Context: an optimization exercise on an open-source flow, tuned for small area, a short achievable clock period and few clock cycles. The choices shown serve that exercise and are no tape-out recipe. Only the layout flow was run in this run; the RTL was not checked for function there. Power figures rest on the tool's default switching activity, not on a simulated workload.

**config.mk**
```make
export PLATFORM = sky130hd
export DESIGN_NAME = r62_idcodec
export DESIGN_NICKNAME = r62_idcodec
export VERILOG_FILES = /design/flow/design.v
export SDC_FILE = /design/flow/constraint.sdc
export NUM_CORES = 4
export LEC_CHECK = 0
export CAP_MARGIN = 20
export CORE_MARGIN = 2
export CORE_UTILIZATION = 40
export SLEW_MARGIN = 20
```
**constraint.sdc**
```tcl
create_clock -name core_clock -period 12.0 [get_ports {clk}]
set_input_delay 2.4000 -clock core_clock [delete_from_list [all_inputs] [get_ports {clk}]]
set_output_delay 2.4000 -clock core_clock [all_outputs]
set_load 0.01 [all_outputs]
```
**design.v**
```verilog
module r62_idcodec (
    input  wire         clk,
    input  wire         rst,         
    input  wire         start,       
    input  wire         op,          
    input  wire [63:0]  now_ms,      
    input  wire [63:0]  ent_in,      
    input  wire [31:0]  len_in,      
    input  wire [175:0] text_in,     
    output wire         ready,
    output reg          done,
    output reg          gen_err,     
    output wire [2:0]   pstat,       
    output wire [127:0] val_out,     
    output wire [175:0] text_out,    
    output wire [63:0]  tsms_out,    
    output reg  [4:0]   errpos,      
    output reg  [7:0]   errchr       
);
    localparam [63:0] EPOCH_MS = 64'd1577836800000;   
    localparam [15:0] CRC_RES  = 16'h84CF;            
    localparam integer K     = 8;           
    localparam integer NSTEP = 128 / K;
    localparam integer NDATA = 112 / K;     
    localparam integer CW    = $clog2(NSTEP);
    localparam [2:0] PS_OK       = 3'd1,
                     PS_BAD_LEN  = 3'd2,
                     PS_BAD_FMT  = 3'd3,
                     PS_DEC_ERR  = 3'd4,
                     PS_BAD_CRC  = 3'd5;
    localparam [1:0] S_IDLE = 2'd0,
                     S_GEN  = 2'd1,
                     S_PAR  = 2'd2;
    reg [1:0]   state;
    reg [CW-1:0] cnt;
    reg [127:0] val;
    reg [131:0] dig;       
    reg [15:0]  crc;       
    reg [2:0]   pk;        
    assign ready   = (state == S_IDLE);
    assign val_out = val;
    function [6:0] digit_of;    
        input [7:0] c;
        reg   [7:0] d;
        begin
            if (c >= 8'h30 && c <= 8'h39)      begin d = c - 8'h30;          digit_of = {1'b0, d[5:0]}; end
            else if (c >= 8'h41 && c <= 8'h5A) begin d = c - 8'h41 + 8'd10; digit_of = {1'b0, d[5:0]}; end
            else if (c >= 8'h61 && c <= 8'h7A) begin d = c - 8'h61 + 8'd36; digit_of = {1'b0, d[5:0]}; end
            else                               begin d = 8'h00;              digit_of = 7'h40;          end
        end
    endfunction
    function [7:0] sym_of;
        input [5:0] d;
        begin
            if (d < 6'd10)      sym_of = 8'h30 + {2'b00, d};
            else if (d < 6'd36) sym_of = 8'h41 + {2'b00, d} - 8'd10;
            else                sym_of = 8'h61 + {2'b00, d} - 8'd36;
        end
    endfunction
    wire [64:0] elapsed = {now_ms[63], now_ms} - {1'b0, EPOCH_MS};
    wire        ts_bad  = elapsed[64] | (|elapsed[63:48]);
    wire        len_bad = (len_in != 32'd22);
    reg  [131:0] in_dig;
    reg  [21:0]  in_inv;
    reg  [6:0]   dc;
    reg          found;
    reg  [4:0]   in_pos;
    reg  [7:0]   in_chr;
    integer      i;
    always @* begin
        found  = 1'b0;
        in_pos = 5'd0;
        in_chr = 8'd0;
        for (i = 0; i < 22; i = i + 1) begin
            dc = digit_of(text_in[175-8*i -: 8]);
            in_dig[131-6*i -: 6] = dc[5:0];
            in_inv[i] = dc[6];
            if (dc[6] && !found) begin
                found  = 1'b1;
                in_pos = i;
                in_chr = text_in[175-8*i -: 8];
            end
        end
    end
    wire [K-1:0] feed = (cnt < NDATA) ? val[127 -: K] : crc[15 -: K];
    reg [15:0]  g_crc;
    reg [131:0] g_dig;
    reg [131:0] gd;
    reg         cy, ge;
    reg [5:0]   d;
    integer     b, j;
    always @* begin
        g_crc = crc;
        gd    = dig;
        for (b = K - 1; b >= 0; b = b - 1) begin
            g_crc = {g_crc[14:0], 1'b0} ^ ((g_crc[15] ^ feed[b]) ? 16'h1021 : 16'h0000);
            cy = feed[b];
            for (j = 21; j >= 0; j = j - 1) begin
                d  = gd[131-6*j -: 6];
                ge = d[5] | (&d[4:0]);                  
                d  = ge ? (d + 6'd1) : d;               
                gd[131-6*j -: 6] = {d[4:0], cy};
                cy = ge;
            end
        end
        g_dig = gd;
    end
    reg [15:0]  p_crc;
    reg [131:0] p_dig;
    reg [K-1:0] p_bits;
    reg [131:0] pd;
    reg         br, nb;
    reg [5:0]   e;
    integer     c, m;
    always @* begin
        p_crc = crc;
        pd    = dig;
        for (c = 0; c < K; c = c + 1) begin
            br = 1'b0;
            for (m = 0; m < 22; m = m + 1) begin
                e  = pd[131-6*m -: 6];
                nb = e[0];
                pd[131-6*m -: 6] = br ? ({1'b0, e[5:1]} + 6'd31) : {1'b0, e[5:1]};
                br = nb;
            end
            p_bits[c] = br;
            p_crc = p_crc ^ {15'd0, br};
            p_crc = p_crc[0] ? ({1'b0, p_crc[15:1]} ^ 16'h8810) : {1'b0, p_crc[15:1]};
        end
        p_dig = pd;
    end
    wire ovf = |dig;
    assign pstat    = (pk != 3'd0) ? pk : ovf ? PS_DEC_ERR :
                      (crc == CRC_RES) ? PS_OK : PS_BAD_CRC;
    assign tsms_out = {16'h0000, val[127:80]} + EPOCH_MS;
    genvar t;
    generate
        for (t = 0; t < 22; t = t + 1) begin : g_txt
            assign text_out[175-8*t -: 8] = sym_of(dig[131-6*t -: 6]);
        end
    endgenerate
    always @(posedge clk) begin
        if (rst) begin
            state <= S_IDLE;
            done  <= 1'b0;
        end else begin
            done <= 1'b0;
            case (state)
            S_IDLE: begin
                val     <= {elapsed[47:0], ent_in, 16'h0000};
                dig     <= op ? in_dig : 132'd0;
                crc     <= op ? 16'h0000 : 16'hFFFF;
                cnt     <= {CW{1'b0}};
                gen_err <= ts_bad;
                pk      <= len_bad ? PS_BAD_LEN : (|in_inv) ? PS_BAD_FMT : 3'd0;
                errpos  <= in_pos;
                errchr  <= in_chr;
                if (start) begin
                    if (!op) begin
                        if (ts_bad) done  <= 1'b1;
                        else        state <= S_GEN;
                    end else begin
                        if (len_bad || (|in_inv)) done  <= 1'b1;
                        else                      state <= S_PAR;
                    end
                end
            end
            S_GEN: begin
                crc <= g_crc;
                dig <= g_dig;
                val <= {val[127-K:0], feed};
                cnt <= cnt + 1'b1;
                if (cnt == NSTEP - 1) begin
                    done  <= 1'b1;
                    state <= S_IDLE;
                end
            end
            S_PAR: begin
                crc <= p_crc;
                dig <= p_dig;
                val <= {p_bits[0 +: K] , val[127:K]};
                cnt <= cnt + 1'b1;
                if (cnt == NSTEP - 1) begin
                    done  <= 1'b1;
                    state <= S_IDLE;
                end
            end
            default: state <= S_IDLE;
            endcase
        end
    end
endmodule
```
==
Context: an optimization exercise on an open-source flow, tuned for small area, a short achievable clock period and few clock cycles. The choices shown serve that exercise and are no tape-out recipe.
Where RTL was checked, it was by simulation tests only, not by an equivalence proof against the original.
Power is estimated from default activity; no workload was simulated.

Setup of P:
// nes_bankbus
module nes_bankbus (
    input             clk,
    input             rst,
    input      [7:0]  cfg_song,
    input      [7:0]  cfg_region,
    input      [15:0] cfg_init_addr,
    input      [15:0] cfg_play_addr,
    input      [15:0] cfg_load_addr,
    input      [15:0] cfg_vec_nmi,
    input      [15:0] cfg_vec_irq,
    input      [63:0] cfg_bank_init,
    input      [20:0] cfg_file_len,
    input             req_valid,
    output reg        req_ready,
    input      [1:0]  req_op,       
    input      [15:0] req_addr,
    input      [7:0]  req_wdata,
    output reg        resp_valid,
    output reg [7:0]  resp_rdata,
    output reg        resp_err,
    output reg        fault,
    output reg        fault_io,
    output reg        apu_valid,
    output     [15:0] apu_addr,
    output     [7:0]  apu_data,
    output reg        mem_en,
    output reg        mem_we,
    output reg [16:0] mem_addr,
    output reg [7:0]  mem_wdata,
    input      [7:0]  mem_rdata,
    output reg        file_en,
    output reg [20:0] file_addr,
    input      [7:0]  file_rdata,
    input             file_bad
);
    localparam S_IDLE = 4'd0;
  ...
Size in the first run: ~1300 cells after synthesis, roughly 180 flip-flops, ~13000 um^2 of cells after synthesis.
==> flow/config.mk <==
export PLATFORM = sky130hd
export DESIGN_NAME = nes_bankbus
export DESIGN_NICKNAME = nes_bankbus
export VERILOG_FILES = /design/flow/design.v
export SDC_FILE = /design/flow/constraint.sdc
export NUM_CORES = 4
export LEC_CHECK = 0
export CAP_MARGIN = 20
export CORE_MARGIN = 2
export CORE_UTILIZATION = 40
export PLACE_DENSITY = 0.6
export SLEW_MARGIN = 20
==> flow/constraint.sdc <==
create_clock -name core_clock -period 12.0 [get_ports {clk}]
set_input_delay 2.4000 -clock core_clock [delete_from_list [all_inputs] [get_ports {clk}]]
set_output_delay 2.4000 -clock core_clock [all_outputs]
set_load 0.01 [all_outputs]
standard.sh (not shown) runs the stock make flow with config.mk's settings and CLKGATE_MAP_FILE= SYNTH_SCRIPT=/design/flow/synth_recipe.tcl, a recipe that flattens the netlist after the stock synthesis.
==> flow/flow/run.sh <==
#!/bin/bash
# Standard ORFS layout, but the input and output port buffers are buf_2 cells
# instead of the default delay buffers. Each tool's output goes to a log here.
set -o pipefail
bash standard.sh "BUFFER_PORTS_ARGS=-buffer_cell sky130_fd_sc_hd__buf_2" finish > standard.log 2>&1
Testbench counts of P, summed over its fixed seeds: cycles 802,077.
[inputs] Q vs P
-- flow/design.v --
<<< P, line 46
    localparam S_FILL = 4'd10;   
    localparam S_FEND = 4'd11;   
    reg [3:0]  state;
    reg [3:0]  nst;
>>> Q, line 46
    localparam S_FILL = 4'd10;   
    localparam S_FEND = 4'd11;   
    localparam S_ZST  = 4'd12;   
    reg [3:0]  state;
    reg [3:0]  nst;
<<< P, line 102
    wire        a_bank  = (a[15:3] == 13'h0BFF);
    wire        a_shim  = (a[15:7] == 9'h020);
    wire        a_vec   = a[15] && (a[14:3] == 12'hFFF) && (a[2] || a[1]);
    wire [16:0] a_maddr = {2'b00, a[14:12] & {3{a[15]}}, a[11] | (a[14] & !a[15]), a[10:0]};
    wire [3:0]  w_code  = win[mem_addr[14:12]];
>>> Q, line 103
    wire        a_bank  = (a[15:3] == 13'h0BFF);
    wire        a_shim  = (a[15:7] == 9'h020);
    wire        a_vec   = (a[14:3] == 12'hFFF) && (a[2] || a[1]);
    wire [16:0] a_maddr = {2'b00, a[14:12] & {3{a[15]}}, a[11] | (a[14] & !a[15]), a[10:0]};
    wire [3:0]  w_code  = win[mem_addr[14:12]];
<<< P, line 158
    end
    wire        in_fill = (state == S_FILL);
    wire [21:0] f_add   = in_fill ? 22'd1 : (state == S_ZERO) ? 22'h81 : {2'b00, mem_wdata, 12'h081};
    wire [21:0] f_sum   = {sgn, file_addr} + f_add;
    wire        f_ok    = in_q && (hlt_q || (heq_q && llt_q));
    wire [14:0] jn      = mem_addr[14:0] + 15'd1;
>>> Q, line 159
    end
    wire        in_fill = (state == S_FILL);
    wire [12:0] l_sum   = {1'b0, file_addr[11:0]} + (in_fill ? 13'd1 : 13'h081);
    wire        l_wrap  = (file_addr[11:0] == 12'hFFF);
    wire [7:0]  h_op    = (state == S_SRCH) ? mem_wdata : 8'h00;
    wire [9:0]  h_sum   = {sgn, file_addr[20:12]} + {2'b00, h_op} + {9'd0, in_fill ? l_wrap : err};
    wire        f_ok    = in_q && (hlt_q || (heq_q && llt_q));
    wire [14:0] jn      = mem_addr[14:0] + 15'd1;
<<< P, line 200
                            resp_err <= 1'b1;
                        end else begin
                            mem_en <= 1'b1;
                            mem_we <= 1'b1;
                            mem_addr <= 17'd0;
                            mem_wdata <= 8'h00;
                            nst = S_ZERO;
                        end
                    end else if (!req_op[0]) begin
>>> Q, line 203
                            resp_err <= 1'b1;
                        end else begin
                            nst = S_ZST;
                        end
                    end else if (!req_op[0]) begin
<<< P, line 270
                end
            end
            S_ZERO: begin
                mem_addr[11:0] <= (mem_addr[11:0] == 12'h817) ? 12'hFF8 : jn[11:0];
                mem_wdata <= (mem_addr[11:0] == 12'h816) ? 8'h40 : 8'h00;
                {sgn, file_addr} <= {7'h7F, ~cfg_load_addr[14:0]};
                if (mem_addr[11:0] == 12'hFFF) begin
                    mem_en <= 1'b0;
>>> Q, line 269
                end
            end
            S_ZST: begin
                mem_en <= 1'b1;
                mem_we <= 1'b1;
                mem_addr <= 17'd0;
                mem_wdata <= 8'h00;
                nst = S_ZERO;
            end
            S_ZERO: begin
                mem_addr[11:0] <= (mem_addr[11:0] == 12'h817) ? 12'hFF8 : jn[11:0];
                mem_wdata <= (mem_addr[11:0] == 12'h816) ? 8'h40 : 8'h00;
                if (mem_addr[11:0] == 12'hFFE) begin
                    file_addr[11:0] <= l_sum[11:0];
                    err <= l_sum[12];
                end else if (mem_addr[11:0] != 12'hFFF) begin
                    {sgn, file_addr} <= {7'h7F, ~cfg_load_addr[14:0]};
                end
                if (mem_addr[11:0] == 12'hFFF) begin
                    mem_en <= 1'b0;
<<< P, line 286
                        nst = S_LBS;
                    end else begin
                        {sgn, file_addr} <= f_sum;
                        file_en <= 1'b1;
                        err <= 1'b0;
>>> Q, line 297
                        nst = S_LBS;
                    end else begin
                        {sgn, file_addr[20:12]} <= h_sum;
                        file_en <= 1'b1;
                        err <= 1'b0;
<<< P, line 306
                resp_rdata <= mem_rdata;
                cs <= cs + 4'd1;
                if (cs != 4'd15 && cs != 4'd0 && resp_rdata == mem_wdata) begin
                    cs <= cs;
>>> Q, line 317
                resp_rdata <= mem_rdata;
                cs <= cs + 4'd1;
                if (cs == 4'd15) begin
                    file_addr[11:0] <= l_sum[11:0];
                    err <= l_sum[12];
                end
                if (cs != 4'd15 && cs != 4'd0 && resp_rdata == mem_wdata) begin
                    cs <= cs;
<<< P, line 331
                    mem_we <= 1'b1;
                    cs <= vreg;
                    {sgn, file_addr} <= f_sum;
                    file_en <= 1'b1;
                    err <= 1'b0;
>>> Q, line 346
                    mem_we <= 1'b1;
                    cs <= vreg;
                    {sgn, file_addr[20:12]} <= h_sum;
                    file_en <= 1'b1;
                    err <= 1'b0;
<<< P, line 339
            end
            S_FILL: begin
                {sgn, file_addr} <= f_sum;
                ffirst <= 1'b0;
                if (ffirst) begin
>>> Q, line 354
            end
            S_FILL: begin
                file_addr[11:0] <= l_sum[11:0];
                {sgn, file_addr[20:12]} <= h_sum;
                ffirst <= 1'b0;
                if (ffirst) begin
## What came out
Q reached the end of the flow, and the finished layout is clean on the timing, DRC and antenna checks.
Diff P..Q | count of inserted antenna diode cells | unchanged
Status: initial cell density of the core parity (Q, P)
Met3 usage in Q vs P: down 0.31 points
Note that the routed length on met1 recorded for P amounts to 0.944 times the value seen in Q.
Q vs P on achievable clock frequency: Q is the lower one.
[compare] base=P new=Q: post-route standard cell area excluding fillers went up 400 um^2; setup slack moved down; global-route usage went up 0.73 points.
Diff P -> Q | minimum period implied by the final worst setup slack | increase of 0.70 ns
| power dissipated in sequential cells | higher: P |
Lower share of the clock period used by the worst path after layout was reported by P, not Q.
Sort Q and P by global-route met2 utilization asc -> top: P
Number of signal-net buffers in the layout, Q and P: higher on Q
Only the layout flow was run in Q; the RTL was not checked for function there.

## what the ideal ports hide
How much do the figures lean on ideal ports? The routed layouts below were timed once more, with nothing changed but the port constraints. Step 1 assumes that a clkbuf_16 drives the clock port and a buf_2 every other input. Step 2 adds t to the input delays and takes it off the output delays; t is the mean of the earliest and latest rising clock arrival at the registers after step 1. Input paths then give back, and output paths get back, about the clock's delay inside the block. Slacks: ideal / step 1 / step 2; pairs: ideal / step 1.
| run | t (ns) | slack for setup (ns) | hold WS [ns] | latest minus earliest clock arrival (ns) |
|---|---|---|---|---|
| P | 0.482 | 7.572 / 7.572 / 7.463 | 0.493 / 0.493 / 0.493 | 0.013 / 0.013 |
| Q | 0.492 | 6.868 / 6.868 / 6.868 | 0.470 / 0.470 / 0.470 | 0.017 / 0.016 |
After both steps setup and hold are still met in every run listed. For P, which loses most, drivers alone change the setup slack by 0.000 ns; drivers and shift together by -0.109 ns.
* * *
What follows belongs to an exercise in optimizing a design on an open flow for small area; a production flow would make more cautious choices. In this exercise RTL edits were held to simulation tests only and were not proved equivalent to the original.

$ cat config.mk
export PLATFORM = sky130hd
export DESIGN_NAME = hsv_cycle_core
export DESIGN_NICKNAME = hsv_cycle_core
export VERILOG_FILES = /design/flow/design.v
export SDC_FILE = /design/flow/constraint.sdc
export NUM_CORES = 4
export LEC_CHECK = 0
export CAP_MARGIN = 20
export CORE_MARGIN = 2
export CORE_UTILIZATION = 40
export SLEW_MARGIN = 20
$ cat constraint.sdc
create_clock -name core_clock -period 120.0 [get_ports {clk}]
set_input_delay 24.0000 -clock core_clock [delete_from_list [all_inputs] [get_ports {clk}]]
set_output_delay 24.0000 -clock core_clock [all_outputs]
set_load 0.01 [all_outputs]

* **Problem requirements**
After reading the material above, state how many of its lines hold the word "tests". No other output is needed.

* **Task solution**
2